That was not my experience.
My head decided this was the worst thing I had ever done to myself and it was going to bloody well tell me, loudly and repeatedly, all the way to the finish.
“Stop.”
“This is ridiculous.”
“You don’t have to do this.”
“Yes, you do, because you raised £3,000.”
“If you don’t finish, you’ll let everyone down.”
“Fuck everyone, I don’t care.”
“Why are people yelling my name?”
“Oh yes, because you put JO in large letters on your T-shirt.”
“Whose stupid idea was that?”
That final stretch was not elegant. It was not spiritual. It was not me gliding towards the finish line with gratitude in my heart and wisdom in my soul.
It was more like my head and my mouth were running the marathon while the rest of me shuffled behind, swearing.
And yet.
I kept going.
Nobody was at their best
At one point, a young girl came into view in pale blue shorts.
I think she may have trusted a fart after 10 miles.
But honestly, who cares?
None of us were at our best.
And there was something strangely beautiful about that.
A marathon strips away a lot of nonsense. Nobody looks polished. Nobody is pretending they have it all together. People are limping, sweating, leaking, crying, bargaining with God and looking for jelly babies.
And still moving forward.
There is something in that, isn’t there?
We spend so much of life trying to look competent and composed. We worry about what people will think if we wobble, fail, leak, cry, need help, change pace or look a mess.

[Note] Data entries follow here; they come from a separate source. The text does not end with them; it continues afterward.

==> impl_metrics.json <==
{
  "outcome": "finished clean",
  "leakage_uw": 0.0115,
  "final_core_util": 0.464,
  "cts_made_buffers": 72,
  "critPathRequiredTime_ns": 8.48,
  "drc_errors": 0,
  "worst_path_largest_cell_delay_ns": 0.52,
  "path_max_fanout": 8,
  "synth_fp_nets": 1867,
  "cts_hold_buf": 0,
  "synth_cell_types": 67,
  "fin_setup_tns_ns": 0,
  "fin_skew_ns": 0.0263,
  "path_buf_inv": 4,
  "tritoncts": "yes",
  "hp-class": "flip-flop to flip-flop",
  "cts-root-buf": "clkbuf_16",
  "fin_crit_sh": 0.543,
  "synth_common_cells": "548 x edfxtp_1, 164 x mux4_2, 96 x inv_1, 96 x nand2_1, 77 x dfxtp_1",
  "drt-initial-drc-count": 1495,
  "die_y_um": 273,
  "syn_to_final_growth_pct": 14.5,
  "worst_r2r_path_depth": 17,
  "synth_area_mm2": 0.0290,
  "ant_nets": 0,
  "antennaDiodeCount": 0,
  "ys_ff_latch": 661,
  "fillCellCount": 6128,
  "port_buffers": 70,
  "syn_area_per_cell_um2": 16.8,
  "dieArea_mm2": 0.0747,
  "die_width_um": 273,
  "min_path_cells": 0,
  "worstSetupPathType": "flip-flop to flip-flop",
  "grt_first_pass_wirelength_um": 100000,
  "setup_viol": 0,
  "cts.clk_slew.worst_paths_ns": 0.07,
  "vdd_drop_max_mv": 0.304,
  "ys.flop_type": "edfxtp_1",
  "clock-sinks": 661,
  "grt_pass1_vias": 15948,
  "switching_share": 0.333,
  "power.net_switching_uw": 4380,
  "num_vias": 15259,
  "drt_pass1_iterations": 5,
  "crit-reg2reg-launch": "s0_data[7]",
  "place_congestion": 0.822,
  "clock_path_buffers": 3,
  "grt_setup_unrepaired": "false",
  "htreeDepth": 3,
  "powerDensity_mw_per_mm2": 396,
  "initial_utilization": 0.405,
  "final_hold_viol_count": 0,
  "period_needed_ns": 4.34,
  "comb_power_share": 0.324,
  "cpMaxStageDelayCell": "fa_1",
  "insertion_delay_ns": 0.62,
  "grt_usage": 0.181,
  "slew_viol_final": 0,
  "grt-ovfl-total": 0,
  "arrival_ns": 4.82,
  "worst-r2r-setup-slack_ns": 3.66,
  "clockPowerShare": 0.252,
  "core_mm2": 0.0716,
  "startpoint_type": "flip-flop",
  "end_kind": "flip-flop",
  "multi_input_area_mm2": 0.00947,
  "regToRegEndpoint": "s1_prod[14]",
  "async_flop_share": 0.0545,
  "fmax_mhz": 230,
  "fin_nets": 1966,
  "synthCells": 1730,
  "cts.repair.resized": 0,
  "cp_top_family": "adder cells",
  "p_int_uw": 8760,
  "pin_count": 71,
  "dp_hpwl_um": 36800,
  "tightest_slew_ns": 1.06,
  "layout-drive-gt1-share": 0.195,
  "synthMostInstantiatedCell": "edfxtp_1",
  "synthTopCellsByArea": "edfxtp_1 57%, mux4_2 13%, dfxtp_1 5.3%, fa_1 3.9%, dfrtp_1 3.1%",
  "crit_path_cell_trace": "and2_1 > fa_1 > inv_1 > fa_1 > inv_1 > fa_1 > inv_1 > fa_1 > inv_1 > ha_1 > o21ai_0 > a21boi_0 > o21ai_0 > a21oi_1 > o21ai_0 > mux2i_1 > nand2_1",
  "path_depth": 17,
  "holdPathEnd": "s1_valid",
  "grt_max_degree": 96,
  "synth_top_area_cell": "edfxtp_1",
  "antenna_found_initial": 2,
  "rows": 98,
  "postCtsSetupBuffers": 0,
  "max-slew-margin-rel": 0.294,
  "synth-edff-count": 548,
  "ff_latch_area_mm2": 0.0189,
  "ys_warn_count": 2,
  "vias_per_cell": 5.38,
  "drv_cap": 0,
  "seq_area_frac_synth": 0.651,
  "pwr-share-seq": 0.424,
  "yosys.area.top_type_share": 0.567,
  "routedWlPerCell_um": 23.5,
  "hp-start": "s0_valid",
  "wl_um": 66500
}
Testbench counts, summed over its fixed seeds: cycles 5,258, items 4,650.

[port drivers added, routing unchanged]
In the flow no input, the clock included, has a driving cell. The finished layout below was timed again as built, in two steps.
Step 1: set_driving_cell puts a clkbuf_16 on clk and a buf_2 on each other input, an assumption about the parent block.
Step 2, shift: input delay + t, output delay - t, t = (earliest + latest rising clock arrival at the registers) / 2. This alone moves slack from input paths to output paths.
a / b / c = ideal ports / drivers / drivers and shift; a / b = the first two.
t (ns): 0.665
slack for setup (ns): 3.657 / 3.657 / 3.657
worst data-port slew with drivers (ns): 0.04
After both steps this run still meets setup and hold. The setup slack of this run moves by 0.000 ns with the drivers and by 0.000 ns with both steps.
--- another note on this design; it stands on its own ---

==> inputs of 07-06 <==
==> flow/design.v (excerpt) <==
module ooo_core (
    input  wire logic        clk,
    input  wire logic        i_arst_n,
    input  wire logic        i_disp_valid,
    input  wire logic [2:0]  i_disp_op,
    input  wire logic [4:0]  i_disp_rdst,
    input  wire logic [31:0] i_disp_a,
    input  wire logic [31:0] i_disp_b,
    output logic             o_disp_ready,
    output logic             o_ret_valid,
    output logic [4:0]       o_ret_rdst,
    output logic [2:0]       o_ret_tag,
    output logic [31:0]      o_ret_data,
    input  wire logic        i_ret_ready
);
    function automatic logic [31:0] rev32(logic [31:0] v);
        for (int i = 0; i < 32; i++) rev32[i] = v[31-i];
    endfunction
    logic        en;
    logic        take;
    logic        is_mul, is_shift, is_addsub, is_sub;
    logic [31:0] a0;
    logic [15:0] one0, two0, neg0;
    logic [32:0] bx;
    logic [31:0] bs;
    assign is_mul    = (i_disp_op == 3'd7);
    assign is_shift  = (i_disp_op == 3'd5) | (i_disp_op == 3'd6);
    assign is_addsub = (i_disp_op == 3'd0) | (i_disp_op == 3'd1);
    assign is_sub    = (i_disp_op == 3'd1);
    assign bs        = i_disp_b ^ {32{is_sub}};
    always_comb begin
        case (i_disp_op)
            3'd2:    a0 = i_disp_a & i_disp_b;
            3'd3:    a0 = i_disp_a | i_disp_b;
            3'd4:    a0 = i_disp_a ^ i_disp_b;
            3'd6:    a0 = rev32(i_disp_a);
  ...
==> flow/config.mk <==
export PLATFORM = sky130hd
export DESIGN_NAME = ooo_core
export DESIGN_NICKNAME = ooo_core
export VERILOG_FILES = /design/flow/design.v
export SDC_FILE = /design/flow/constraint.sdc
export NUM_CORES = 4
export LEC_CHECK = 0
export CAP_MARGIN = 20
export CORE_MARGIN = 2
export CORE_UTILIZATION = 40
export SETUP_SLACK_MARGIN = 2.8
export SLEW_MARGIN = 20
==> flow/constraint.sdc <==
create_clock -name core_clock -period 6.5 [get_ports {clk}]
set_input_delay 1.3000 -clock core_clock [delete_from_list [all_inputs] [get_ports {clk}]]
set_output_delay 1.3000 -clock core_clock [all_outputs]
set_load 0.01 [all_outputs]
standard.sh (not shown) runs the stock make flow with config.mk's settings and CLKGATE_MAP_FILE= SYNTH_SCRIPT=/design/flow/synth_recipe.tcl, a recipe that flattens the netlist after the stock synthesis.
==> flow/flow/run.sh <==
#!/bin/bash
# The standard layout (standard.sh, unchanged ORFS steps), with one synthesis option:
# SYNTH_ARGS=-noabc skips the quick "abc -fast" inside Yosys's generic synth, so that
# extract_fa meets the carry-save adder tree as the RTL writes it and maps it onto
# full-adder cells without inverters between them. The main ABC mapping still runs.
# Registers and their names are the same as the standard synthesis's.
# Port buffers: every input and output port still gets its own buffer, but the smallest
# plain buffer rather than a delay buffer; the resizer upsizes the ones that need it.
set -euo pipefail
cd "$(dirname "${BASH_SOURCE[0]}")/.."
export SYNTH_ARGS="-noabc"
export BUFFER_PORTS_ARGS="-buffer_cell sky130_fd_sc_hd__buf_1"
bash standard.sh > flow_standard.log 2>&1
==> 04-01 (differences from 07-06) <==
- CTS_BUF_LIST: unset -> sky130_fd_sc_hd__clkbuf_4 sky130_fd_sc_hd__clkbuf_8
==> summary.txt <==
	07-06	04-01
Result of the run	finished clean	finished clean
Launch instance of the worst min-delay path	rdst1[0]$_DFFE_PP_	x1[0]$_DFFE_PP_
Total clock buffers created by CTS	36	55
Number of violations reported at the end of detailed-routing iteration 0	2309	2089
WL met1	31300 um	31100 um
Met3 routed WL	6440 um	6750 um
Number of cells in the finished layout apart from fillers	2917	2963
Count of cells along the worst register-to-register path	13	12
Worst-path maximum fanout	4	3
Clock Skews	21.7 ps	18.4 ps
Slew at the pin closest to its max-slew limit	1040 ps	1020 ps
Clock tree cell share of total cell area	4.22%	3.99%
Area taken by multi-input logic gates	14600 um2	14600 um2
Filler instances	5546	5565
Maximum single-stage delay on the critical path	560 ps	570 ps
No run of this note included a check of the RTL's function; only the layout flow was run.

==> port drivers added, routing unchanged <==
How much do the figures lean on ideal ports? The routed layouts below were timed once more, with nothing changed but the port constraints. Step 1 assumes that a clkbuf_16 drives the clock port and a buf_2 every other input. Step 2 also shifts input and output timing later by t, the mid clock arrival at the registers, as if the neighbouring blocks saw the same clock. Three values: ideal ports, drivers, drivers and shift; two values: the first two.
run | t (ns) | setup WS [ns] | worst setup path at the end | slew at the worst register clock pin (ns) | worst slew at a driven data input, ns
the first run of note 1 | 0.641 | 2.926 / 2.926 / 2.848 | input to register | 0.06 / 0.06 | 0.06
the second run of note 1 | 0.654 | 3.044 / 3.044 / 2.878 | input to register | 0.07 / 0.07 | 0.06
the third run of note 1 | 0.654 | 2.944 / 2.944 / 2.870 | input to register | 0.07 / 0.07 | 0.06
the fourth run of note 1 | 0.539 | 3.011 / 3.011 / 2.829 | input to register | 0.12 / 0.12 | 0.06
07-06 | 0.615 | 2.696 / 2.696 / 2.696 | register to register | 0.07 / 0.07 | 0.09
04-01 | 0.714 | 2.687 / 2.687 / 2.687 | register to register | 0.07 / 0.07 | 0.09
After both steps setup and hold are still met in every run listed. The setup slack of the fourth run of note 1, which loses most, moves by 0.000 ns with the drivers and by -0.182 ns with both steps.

But sometimes the win is not looking good.
Sometimes the win is still being there.
Still moving.
Still choosing not to stop.
The finish
I did finish.
I ran the Edinburgh Marathon at 61.
I only walked for about 30 minutes in total.
Out of around 10,000 runners, only 80 women were in the 60–64 age group, and I was middle of the pack.
I did not die.
Which was a relief.
More than relief, actually.
A week on, I still feel tired. My body is still recovering. But something else has happened too.
I feel psychologically stronger.
Physically stronger.
Quieter inside.
There is a calmness and a self-belief that I do not think I had before. Not in a loud, “look at me, I can do anything” way. More in a deep, steady, “I can do more than my fear told me I could” way.
And that feels enormous.
Why this matters beyond running
This is not really an article about running a marathon.
Not entirely.
It is about what happens when we become curious about the voices that tell us we can’t.
The inner chimp.
The protective brain.
The goblins.
The “who do you think you are?” committee.
The part of us that would rather not try than risk finding out.
We all have these voices. They show up in different places.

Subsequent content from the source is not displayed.